Figure 1: Taxonomy of IoT authentication schemes [9].

The authentication factors: the Identity Information is submitted to a party by another to authenticate oneself. Identity may consist of one or more data produced with a Hash function, random number generation functions, bitwise operations, and cryptography algorithms to be utilized by identity-based authentication schemes. The Context could be physical, based on the physical characteristics of an individual to represent the biometric information, for example, fingerprints scanning data, hand geometry data, retinal scans of individual, etc. Or context could be behavioral, based on an individual’s behavioral characteristics to represent Biometric data, e.g., keystroke dynamics (rhythm pattern and timing of a person when he is typing or using an input device), gait analysis (the technique used to evaluate how we walk or run), voice ID (voice authentication using voiceprint of an individual), etc.
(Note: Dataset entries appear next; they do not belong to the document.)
`src/rtl/vga_pattern_gen.sv`:
```
// vga_pattern_gen
//   Parametrised VGA timing + test-pattern generator with a Wishbone slave
//   register file. Counters and pixel outputs advance only on i_pix_ce.
//   Software-visible CTRL/COLOR are staging registers; they are copied into
//   the active set on the frame-start pixel so a frame is never torn.
//
// Ports
//   i_clk, i_rst            clock, async active-high reset
//   i_pix_ce                pixel clock enable
//   i_wb_*                  Wishbone slave (adr, dat_w, sel, we, cyc, stb)
//   o_wb_dat_r, o_wb_ack    registered read data, single-cycle ack
//   o_vga_h_sync/v_sync     syncs, active level SYNC_POL
//   o_vga_vid_en            active-video flag
//   o_vga_red/green/blue    CW-bit channels, nibble in the MSBs
//   o_irq                   frame interrupt
//
// Build option
//   VGA_GEN_FRAME_IRQ_EN    when defined, a pending bit (STATUS[17], W1C) is
//                           set at the start of vblank and drives o_irq;
//                           otherwise o_irq is tied low.
module vga_pattern_gen #(
  parameter int H_ACTIVE = 640,
  parameter int H_FP     = 16,
  parameter int H_SYNC   = 96,
  parameter int H_BP     = 48,
  parameter int V_ACTIVE = 480,
  parameter int V_FP     = 10,
  parameter int V_SYNC   = 2,
  parameter int V_BP     = 33,
  parameter bit SYNC_POL = 1'b0,
  parameter int CW       = 4
) (
  input  logic          i_clk,
  input  logic          i_rst,
  input  logic          i_pix_ce,
  input  logic [5:0]    i_wb_adr,
  input  logic [31:0]   i_wb_dat_w,
  input  logic [3:0]    i_wb_sel,
  input  logic          i_wb_we,
  input  logic          i_wb_cyc,
  input  logic          i_wb_stb,
  output logic [31:0]   o_wb_dat_r,
  output logic          o_wb_ack,
  output logic          o_vga_h_sync,
  output logic          o_vga_v_sync,
  output logic          o_vga_vid_en,
  output logic [CW-1:0] o_vga_red,
  output logic [CW-1:0] o_vga_green,
  output logic [CW-1:0] o_vga_blue,
  output logic          o_irq
);
  localparam int H_TOTAL = H_ACTIVE + H_FP + H_SYNC + H_BP;
  localparam int V_TOTAL = V_ACTIVE + V_FP + V_SYNC + V_BP;
  // Bars need h[8:6] and the checker needs v[5], so keep minimum widths.
  localparam int HW = ($clog2(H_TOTAL) < 9) ? 9 : $clog2(H_TOTAL);
  localparam int VW = ($clog2(V_TOTAL) < 6) ? 6 : $clog2(V_TOTAL);

  localparam logic [HW-1:0] H_LAST = HW'(H_TOTAL - 1);
  localparam logic [HW-1:0] HA_L   = HW'(H_ACTIVE);
  localparam logic [HW-1:0] HS_BEG = HW'(H_ACTIVE + H_FP);
  localparam logic [HW-1:0] HS_END = HW'(H_ACTIVE + H_FP + H_SYNC);
  localparam logic [VW-1:0] V_LAST = VW'(V_TOTAL - 1);
  localparam logic [VW-1:0] VA_L   = VW'(V_ACTIVE);
  localparam logic [VW-1:0] VS_BEG = VW'(V_ACTIVE + V_FP);
  localparam logic [VW-1:0] VS_END = VW'(V_ACTIVE + V_FP + V_SYNC);

  function automatic logic [CW-1:0] expand(input logic [3:0] nib);
    logic [CW-1:0] c;
    c = '0;
    c[CW-1 -: 4] = nib;
    return c;
  endfunction

  // ---------------- counters / timing ----------------
  logic [HW-1:0] h_q, h_d;
  logic [VW-1:0] v_q, v_d;
  logic          line_end, frame_end, active, hs_act, vs_act, vblank;

  assign line_end  = (h_q == H_LAST);
  assign frame_end = line_end && (v_q == V_LAST);
  assign active    = (h_q < HA_L) && (v_q < VA_L);
  assign hs_act    = (h_q >= HS_BEG) && (h_q < HS_END);
  assign vs_act    = (v_q >= VS_BEG) && (v_q < VS_END);
  assign vblank    = (v_q >= VA_L);

  always_comb begin
    h_d = line_end ? '0 : h_q + 1'b1;
    v_d = v_q;
    if (line_end) v_d = (v_q == V_LAST) ? '0 : v_q + 1'b1;
  end

  // ---------------- registers ----------------
  logic        en_s_q, en_a_q;
  logic [1:0]  mode_s_q, mode_a_q;
  logic [11:0] col_s_q, col_a_q;
  logic [15:0] frame_q;
  logic        pend;
  logic        ack_q;
  logic [31:0] dat_q, rd_data;
  logic        wb_acc, wb_wr;

  assign wb_acc = i_wb_cyc && i_wb_stb && !ack_q;
  assign wb_wr  = wb_acc && i_wb_we;

  // ---------------- pattern ----------------
  logic [3:0] nr, ng, nb;
  always_comb begin
    {nr, ng, nb} = 12'h000;
    case (mode_a_q)
      2'd0: {nr, ng, nb} = col_a_q;
      2'd1: begin
        nr = {4{h_q[8]}};
        ng = {4{h_q[7]}};
        nb = {4{h_q[6]}};
      end
      2'd2: if (h_q[5] ^ v_q[5]) {nr, ng, nb} = col_a_q;
      default:
        if (h_q == '0 || h_q == HA_L - 1'b1 || v_q == '0 || v_q == VA_L - 1'b1)
          {nr, ng, nb} = col_a_q;
    endcase
    if (!en_a_q || !active) {nr, ng, nb} = 12'h000;
  end

  always_ff @(posedge i_clk or posedge i_rst) begin
    if (i_rst) begin
      h_q          <= '0;
      v_q          <= '0;
      o_vga_h_sync <= ~SYNC_POL;
      o_vga_v_sync <= ~SYNC_POL;
      o_vga_vid_en <= 1'b0;
      o_vga_red    <= '0;
      o_vga_green  <= '0;
      o_vga_blue   <= '0;
      en_a_q       <= 1'b0;
      mode_a_q     <= 2'd0;
      col_a_q      <= 12'hF00;
      frame_q      <= 16'd0;
    end else if (i_pix_ce) begin
      h_q          <= h_d;
      v_q          <= v_d;
      o_vga_h_sync <= hs_act ? SYNC_POL : ~SYNC_POL;
      o_vga_v_sync <= vs_act ? SYNC_POL : ~SYNC_POL;
      o_vga_vid_en <= active;
      o_vga_red    <= expand(nr);
      o_vga_green  <= expand(ng);
      o_vga_blue   <= expand(nb);
      // Staging is sampled before any same-clock write lands (NBA order),
      // so a write on this edge shows up one frame later.
      if (frame_end) begin
        en_a_q   <= en_s_q;
        mode_a_q <= mode_s_q;
        col_a_q  <= col_s_q;
        frame_q  <= frame_q + 16'd1;
      end
    end
  end

  // ---------------- Wishbone ----------------
  always_comb begin
    case (i_wb_adr[3:2])
      2'd0:    rd_data = {29'd0, mode_s_q, en_s_q};
      2'd1:    rd_data = {20'd0, col_s_q};
      2'd2:    rd_data = {14'd0, pend, vblank, frame_q};
      default: rd_data = 32'd0;
    endcase
  end

  always_ff @(posedge i_clk or posedge i_rst) begin
    if (i_rst) begin
      en_s_q   <= 1'b0;
      mode_s_q <= 2'd0;
      col_s_q  <= 12'hF00;
      ack_q    <= 1'b0;
      dat_q    <= 32'd0;
    end else begin
      ack_q <= wb_acc;
      if (wb_acc) dat_q <= rd_data;
      if (wb_wr && i_wb_adr[3:2] == 2'd0 && i_wb_sel[0]) begin
        en_s_q   <= i_wb_dat_w[0];
        mode_s_q <= i_wb_dat_w[2:1];
      end
      if (wb_wr && i_wb_adr[3:2] == 2'd1) begin
        if (i_wb_sel[0]) col_s_q[7:0]  <= i_wb_dat_w[7:0];
        if (i_wb_sel[1]) col_s_q[11:8] <= i_wb_dat_w[11:8];
      end
    end
  end

  assign o_wb_ack   = ack_q;
  assign o_wb_dat_r = dat_q;

  // ---------------- frame interrupt ----------------
`ifdef VGA_GEN_FRAME_IRQ_EN
  logic pend_q, irq_set, irq_clr;
  assign irq_set = i_pix_ce && h_q == '0 && v_q == VA_L;
  assign irq_clr = wb_wr && i_wb_adr[3:2] == 2'd2 && i_wb_sel[2] && i_wb_dat_w[17];

  always_ff @(posedge i_clk or posedge i_rst) begin
    if (i_rst)        pend_q <= 1'b0;
    else if (irq_set) pend_q <= 1'b1;   // set beats a simultaneous clear
    else if (irq_clr) pend_q <= 1'b0;
  end

  assign pend  = pend_q;
  assign o_irq = pend_q;

  logic unused_bits;
  assign unused_bits = ^{i_wb_adr[5:4], i_wb_adr[1:0], i_wb_dat_w[31:18],
                         i_wb_dat_w[16:12], i_wb_sel[3]};
`else
  assign pend  = 1'b0;
  assign o_irq = 1'b0;

  logic unused_bits;
  assign unused_bits = ^{i_wb_adr[5:4], i_wb_adr[1:0], i_wb_dat_w[31:12],
                         i_wb_sel[3:2]};
`endif

endmodule

```
`config.mk`:
```
export PLATFORM = sky130hd
export DESIGN_NAME = vga_pattern_gen
export DESIGN_NICKNAME = d
export VERILOG_FILES = /design/src/rtl/vga_pattern_gen.sv
export SDC_FILE = /design/constraint.sdc
export NUM_CORES = 1
export LEC_CHECK = 0
export CAP_MARGIN = 20
export CORE_UTILIZATION = 35
export CTS_BUF_LIST = sky130_fd_sc_hd__clkbuf_16
export CTS_CLUSTER_DIAMETER = 60
export DETAILED_ROUTE_END_ITERATION = 10
export DONT_BUFFER_PORTS = 1
export HOLD_SLACK_MARGIN = 0.1
export SLEW_MARGIN = 20
export SYNTH_ARGS = -nofsm -noshare
export SYNTH_HDL_FRONTEND = slang
export SYNTH_SLANG_ARGS = --single-unit
```
`constraint.sdc`:
```
create_clock -name i_clk -period 3.55 [get_ports i_clk]
set_input_delay 0.5325 -clock i_clk [delete_from_list [all_inputs] [get_ports i_clk]]
set_output_delay 0.5325 -clock i_clk [all_outputs]
set_load 0.005 [all_outputs]
```
==> out/metrics.yaml <==
status: "complete, no violations"
finalClockSkew_ns: 0.00592
finalMaxSlewViolations: 0
maxCapViolations: 0
yosysSeqAreaShare_pct: 52.2
ys_warn_count: 0
die_w_um: 119
dp.final_hpwl_um: 7140
vias: 3152
initial_core_util_pct: 36.0
die-area_mm2: 0.0141
period_needed_ns: 2.76
synth_edf_count: 0
io_pins: 97
layout_common_cells: "dfrtp_1, nand2_1, o21ai_0, mux2_2, inv_1"
grt_max_degree: 65
ant_nets: 0
mostFrequentLayoutCell: "dfrtp_1"
cts_buffers: 9
cts_max_level: 3
switching_share_pct: 26.1
synthCells: 439
core_region_area_mm2: 0.0132
slew_headroom_pct: 34.0
drt_iter0_markers: 139
regArea_mm2: 0.00249
grt_pass1_vias: 3096
fin_cells: 614
diodes: 0
powerDensity_mw_per_mm2: 471
syn_area_mm2: 0.00477
finalNetCount: 487
clockBufferDepth: 2
pre_cts_ws_ns: 0.800
die_h_um: 119
ir_drop_uv: 259
p_switching_uw: 631
clockPowerShare_pct: 36.7
insertion_delay_ns: 0.34
clock-root-buffer: "clkbuf_16"
final.setup.tns_ns: 0
viasPerCell: 5.13
routed_wl_um: 9750
grt_pass1_wl_um: 16200
nFillCells: 1279
wl_per_cell_um: 15.9
postCtsSetupBuffers: 0
post-route-worst-setup-slack_ns: 0.789
syn2layout_area_growth_pct: 7.53
post-place-cells: 598
ys_ff_latch: 99
crit_fanout: 19
post-route-period-util_pct: 77.8
synth_area_per_cell_um2: 10.9
multiInputGateArea_mm2: 0.00202
gp_congestion: 0.762
cp-end-kind: "flop"
hp-class: "primary input to asynchronous set/reset pin"
fmax_mhz: 362
pwr-share-comb_pct: 9.2
antenna_found_initial: 0
path_clk_slew_ns: 0.07
cts_hold_buf: 0
critPathLaunchType: "flop"
first_pass_iters: 5
final_layout_size_suffix_gt1_share_pct: 16.9
cts-resized-gates: 0
async_flop_share_pct: 100
cts_tree: "yes"
rsz0062_at_grt: "no"
leakagePower_nw: 2.31
utilization_pct: 38.7
netlist-cell-type-count: 55
cp.required_ns: 3.78
grt-ovfl-total: 0
p_seq_share_pct: 54.1
numPortBuffers: 0
cts.sink_count: 99
core.rowCount: 42
synth_top_flop_cell: "dfrtp_1"
p_int_mw: 1.79
hold_viol: 0
track_usage_pct: 14.7
path_class: "flop to flop"
r2r_setup_slack_ns: 0.79
crit_arrival_ns: 2.99
post-route-drc-count: 0
setup_viol: 0
tightestPinTransition_ns: 0.987
[registers in the layout, indices dropped and copies added (netlist names), 2 cells and up]
register     cells
col_s_q         12
o_vga_blue       4
mode_s_q         2
o_wb_dat_r      17
h_q             10
v_q             10
o_vga_green      4
o_vga_red        4
frame_q         16
mode_a_q         2
col_a_q         12
[stage by stage]
stage	power, mW	cell area [µm²]	hold WS, ns
floorplan	1.51	4830	0.445
global placement	1.55	4860	0.466
detailed placement	1.56	4860	0.465
CTS	2.45	5130	0.238
global route	2.53	5130	0.278
finish	2.42	5130	0.205
[final timing paths]
check / startpoint / end / cells after the start
worst max-delay path: v_q[5] / col_a_q[0] / 5
worst min-delay path: i_rst / o_wb_dat_r[15] / 1
worst max register to register: v_q[5] / col_a_q[0] / 5
worst min register to register: frame_q[15] / frame_q[15] / 1
max in group asynchronous: i_rst / o_vga_h_sync / 2
min in group i_clk: i_pix_ce / o_vga_vid_en / 1
[metal layers]
metal / vias to the layer above / track usage, % / part of all wire [%]
li1: 1510 / - / -
met1: 1550 / 18.2 / 44
met2: 78 / 24.9 / 49
met3: 14 / 3.72 / 5.1
met4: 0 / 4.59 / 1.3
met5: - / 0 / 0
[power by group through the flow]
stage / registers [mW] / clock network, mW / logic [mW]
after global placement: 1.33 / 0 / 0.219
after global routing: 1.32 / 0.952 / 0.258
after floorplan: 1.29 / 0 / 0.217
after CTS: 1.31 / 0.917 / 0.227
final: 1.31 / 0.886 / 0.223
after detailed placement: 1.33 / 0 / 0.227
[synth_stat cells, types with 3 or more instances]
library cell	number	area (µm²)
nor3_1	5	25.0
nand4_1	8	50.1
clkbuf_1	15	56.3
and4_1	3	26.3
nand3_1	18	90.1
xor2_1	7	61.3
buf_4	18	135
ha_1	6	75.1
xnor2_1	20	175
buf_6	3	33.8
inv_1	22	82.6
or4_1	3	22.5
o22ai_1	11	68.8
a22oi_1	9	67.6
nor2_1	12	45.0
o21ai_0	30	150
nor2b_1	4	25.0
mux2i_1	3	30.0
a21oi_1	16	80.1
nand2_1	40	150
and3_1	7	43.8
dfrtp_1	89	2230
dfstp_2	10	263
mux2_2	30	338
a41o_1	12	120
nand2b_1	3	18.8
[area by class of cell]
| cell class | instances | share of cell area (%) |
|---|---|---|
| sequential | 99 | 48.5 |
| multi-input combinational | 295 | 39.4 |
| clock buffer | 9 | 4.39 |
| tap | 176 | 4.29 |
| inverter | 22 | 1.66 |
| clock inverter | 7 | 0.878 |
| timing repair buffer | 6 | 0.878 |
[critical path, stage by stage, from the launching register on]
cell and delay (ns):
dfrtp_1 0.49, or4_4 0.56, or4b_1 0.71, nor2_2 0.22, buf_4 0.29, mux2_2 0.37
[kinds of logic (layout without fill, tap and decap cells)]
| group | count (synthesis) | count (layout) | synth area share [%] |
|---|---|---|---|
| compound gates | 90 | 90 | 12.3 |
| xor+xnor | 28 | 28 | 5.30 |
| fa+ha+maj | 6 | 6 | 1.57 |
| buf+inv | 60 | 44 | 6.66 |
| flops | 99 | 99 | 52.2 |
| mux | 33 | 33 | 7.71 |
| other cells | 1 | 16 | 0.0786 |
| simple gates | 122 | 122 | 14.2 |
Note: power is estimated with default switching activity, not from simulation.
[src/rtl/pmod_btn_pkg.sv]
// Shared types and defaults for the PMOD button reader.
// Optional auto-repeat is enabled by defining PMOD_BTN_AUTOREPEAT_EN.
package pmod_btn_pkg;
  localparam int EVT_ID_W         = 3;
  localparam int DEF_TICK_DIV     = 10;
  localparam int DEF_STABLE_TICKS = 4;
  localparam int DEF_REPEAT_DELAY = 32;
  localparam int DEF_REPEAT_RATE  = 8;

  typedef enum logic {
    EVT_IDLE = 1'b0,
    EVT_SHOW = 1'b1
  } evt_state_t;
endpackage

[src/rtl/pmod_btn_debounce.sv]
// One channel: 2-flop synchroniser, tick-based debouncer, press/release strobes.
// With PMOD_BTN_AUTOREPEAT_EN a hold counter re-strobes press while held.
module pmod_btn_debounce
  import pmod_btn_pkg::*;
#(
  parameter int STABLE_TICKS = DEF_STABLE_TICKS
`ifdef PMOD_BTN_AUTOREPEAT_EN
  , parameter int REPEAT_DELAY = DEF_REPEAT_DELAY,
  parameter int REPEAT_RATE  = DEF_REPEAT_RATE
`endif
) (
  input  logic CLK,
  input  logic RST,
  input  logic tick,
  input  logic pin_n,
  output logic level,
  output logic press,
  output logic rel
);
  localparam logic [3:0] CNT_LAST = 4'(STABLE_TICKS - 1);

  logic       sync1, sync2;
  logic       raw;
  logic [3:0] cnt;
  logic       flip;
  logic       rep_hit;

  // Sync flops reset to the released (high) pin level.
  always_ff @(posedge CLK or posedge RST) begin
    if (RST) begin
      sync1 <= 1'b1;
      sync2 <= 1'b1;
    end else begin
      sync1 <= pin_n;
      sync2 <= sync1;
    end
  end

  assign raw  = ~sync2;
  assign flip = tick && (raw != level) && (cnt == CNT_LAST);

  always_ff @(posedge CLK or posedge RST) begin
    if (RST) begin
      cnt   <= '0;
      level <= 1'b0;
      press <= 1'b0;
      rel   <= 1'b0;
    end else begin
      if (tick) begin
        if ((raw == level) || (cnt == CNT_LAST)) cnt <= '0;
        else                                     cnt <= cnt + 4'd1;
      end
      if (flip) level <= raw;
      press <= (flip && raw) || rep_hit;
      rel   <= flip && !raw;
    end
  end

`ifdef PMOD_BTN_AUTOREPEAT_EN
  localparam int HOLD_W = $clog2(REPEAT_DELAY + 1);
  localparam logic [HOLD_W-1:0] HOLD_LAST   = HOLD_W'(REPEAT_DELAY - 1);
  localparam logic [HOLD_W-1:0] HOLD_RELOAD = HOLD_W'(REPEAT_DELAY - REPEAT_RATE);

  logic [HOLD_W-1:0] hold;

  // Reloading to DELAY-RATE makes later repeats land every REPEAT_RATE ticks.
  assign rep_hit = tick && level && !flip && (hold == HOLD_LAST);

  always_ff @(posedge CLK or posedge RST) begin
    if (RST) begin
      hold <= '0;
    end else if (flip || !level) begin
      hold <= '0;
    end else if (tick) begin
      hold <= rep_hit ? HOLD_RELOAD : hold + 1'b1;
    end
  end
`else
  assign rep_hit = 1'b0;
`endif
endmodule

[src/rtl/pmod_btn_reader.sv]
// PMOD button reader: per-pin debounce, pending edge events, valid/ready event port.
// Define PMOD_BTN_AUTOREPEAT_EN to add press auto-repeat while a button is held.
module pmod_btn_reader
  import pmod_btn_pkg::*;
#(
  parameter int N_CH         = 8,
  parameter int TICK_DIV     = DEF_TICK_DIV,
  parameter int STABLE_TICKS = DEF_STABLE_TICKS
`ifdef PMOD_BTN_AUTOREPEAT_EN
  , parameter int REPEAT_DELAY = DEF_REPEAT_DELAY,
  parameter int REPEAT_RATE  = DEF_REPEAT_RATE
`endif
) (
  input  logic                CLK,
  input  logic                RST,
  input  logic [N_CH-1:0]     PMOD_IN,
  output logic [N_CH-1:0]     BTN_STATE,
  output logic [N_CH-1:0]     BTN_PRESS,
  output logic [N_CH-1:0]     BTN_RELEASE,
  output logic                EVT_VALID,
  input  logic                EVT_READY,
  output logic [EVT_ID_W-1:0] EVT_ID,
  output logic                EVT_PRESS,
  output logic                OVERRUN,
  output logic                DBG_EVT_STATE
);
  // Event port: EVT_ID/EVT_PRESS are stable whenever EVT_VALID is high; an event
  // transfers on a rising CLK edge with EVT_VALID && EVT_READY, then EVT_VALID drops for one cycle.
  logic [TICK_DIV-1:0] presc;
  logic                tick;
  logic [N_CH-1:0]     press_pend, rel_pend, clr_press, clr_rel;
  evt_state_t          state_q, state_d;
  logic                valid_d, evt_press_d;
  logic [EVT_ID_W-1:0] evt_id_d;
  logic                sel_any, sel_press;
  logic [EVT_ID_W-1:0] sel_id;

  always_ff @(posedge CLK or posedge RST) begin
    if (RST) presc <= '0;
    else     presc <= presc + 1'b1;
  end

  assign tick = &presc;

  for (genvar g = 0; g < N_CH; g++) begin : g_ch
    pmod_btn_debounce #(
      .STABLE_TICKS(STABLE_TICKS)
`ifdef PMOD_BTN_AUTOREPEAT_EN
      , .REPEAT_DELAY(REPEAT_DELAY),
      .REPEAT_RATE (REPEAT_RATE)
`endif
    ) u_db (
      .CLK  (CLK),
      .RST  (RST),
      .tick (tick),
      .pin_n(PMOD_IN[g]),
      .level(BTN_STATE[g]),
      .press(BTN_PRESS[g]),
      .rel  (BTN_RELEASE[g])
    );
  end

  // Descending scan so the lowest pending channel wins; press beats release.
  always_comb begin
    sel_any   = 1'b0;
    sel_press = 1'b0;
    sel_id    = '0;
    for (int i = N_CH - 1; i >= 0; i--) begin
      if (press_pend[i] || rel_pend[i]) begin
        sel_any   = 1'b1;
        sel_press = press_pend[i];
        sel_id    = EVT_ID_W'(i);
      end
    end
  end

  always_comb begin
    state_d     = state_q;
    valid_d     = EVT_VALID;
    evt_id_d    = EVT_ID;
    evt_press_d = EVT_PRESS;
    clr_press   = '0;
    clr_rel     = '0;
    case (state_q)
      EVT_IDLE: begin
        if (sel_any) begin
          state_d     = EVT_SHOW;
          valid_d     = 1'b1;
          evt_id_d    = sel_id;
          evt_press_d = sel_press;
        end
      end
      EVT_SHOW: begin
        if (EVT_READY) begin
          state_d = EVT_IDLE;
          valid_d = 1'b0;
          for (int i = 0; i < N_CH; i++) begin
            if (EVT_ID == EVT_ID_W'(i)) begin
              clr_press[i] = EVT_PRESS;
              clr_rel[i]   = !EVT_PRESS;
            end
          end
        end
      end
      default: state_d = EVT_IDLE;
    endcase
  end

  // A new strobe always re-sets its pending bit, even in the cycle it is consumed.
  always_ff @(posedge CLK or posedge RST) begin
    if (RST) begin
      state_q    <= EVT_IDLE;
      EVT_VALID  <= 1'b0;
      EVT_ID     <= '0;
      EVT_PRESS  <= 1'b0;
      press_pend <= '0;
      rel_pend   <= '0;
      OVERRUN    <= 1'b0;
    end else begin
      state_q    <= state_d;
      EVT_VALID  <= valid_d;
      EVT_ID     <= evt_id_d;
      EVT_PRESS  <= evt_press_d;
      press_pend <= (press_pend & ~clr_press) | BTN_PRESS;
      rel_pend   <= (rel_pend & ~clr_rel) | BTN_RELEASE;
      if (|((BTN_PRESS & press_pend & ~clr_press) | (BTN_RELEASE & rel_pend & ~clr_rel)))
        OVERRUN <= 1'b1;
    end
  end

  assign DBG_EVT_STATE = (state_q == EVT_SHOW);
endmodule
Use of tokens: it is either a Token-based authentication Identification token (a piece of data) is created by a server such as OAuth2 protocol or open ID is the key to authenticating a user/device. Or Non-token-based authentication means that The user has to use the username and password for authentication in every data exchange session.

The authentication procedures: there is One-way authentication means that The first party authenticates the second party in order to communicate with each other. At the same time, the first party remains unauthenticated. Also, we have Two-way authentication In this case, both entities authenticate each other, it is also called mutual authentication. Or Three-way authentication this authentication is based on a third party as a central authority. It helps two communicated entities to authenticate themselves mutually.

The authentication architectures: there is Distributed which means using a method of distributed direct authentication among the communicating parties. Or centralized in order to distribute and manage the credentials that are used for authentication, a centralized server or a trusted third party is used. The authentication scheme’s architecture, whether centralized or distributed, can be Hierarchical using a multi-level architecture to handle the authentication process, or Flat using no hierarchical architecture in order to deal with the authentication procedures.

The IoT layers: Specifies the layer that is applied to the authentication procedure. In the Perception layer, the end nodes in the IoT platform use this layer to acquire, manipulate, and digitize data that they perceive. The perception layer send perceived data to the Network Layer which is responsible for acquiring and processing them. The application layer is responsible for data reception from the network layer and the provision of requested user services.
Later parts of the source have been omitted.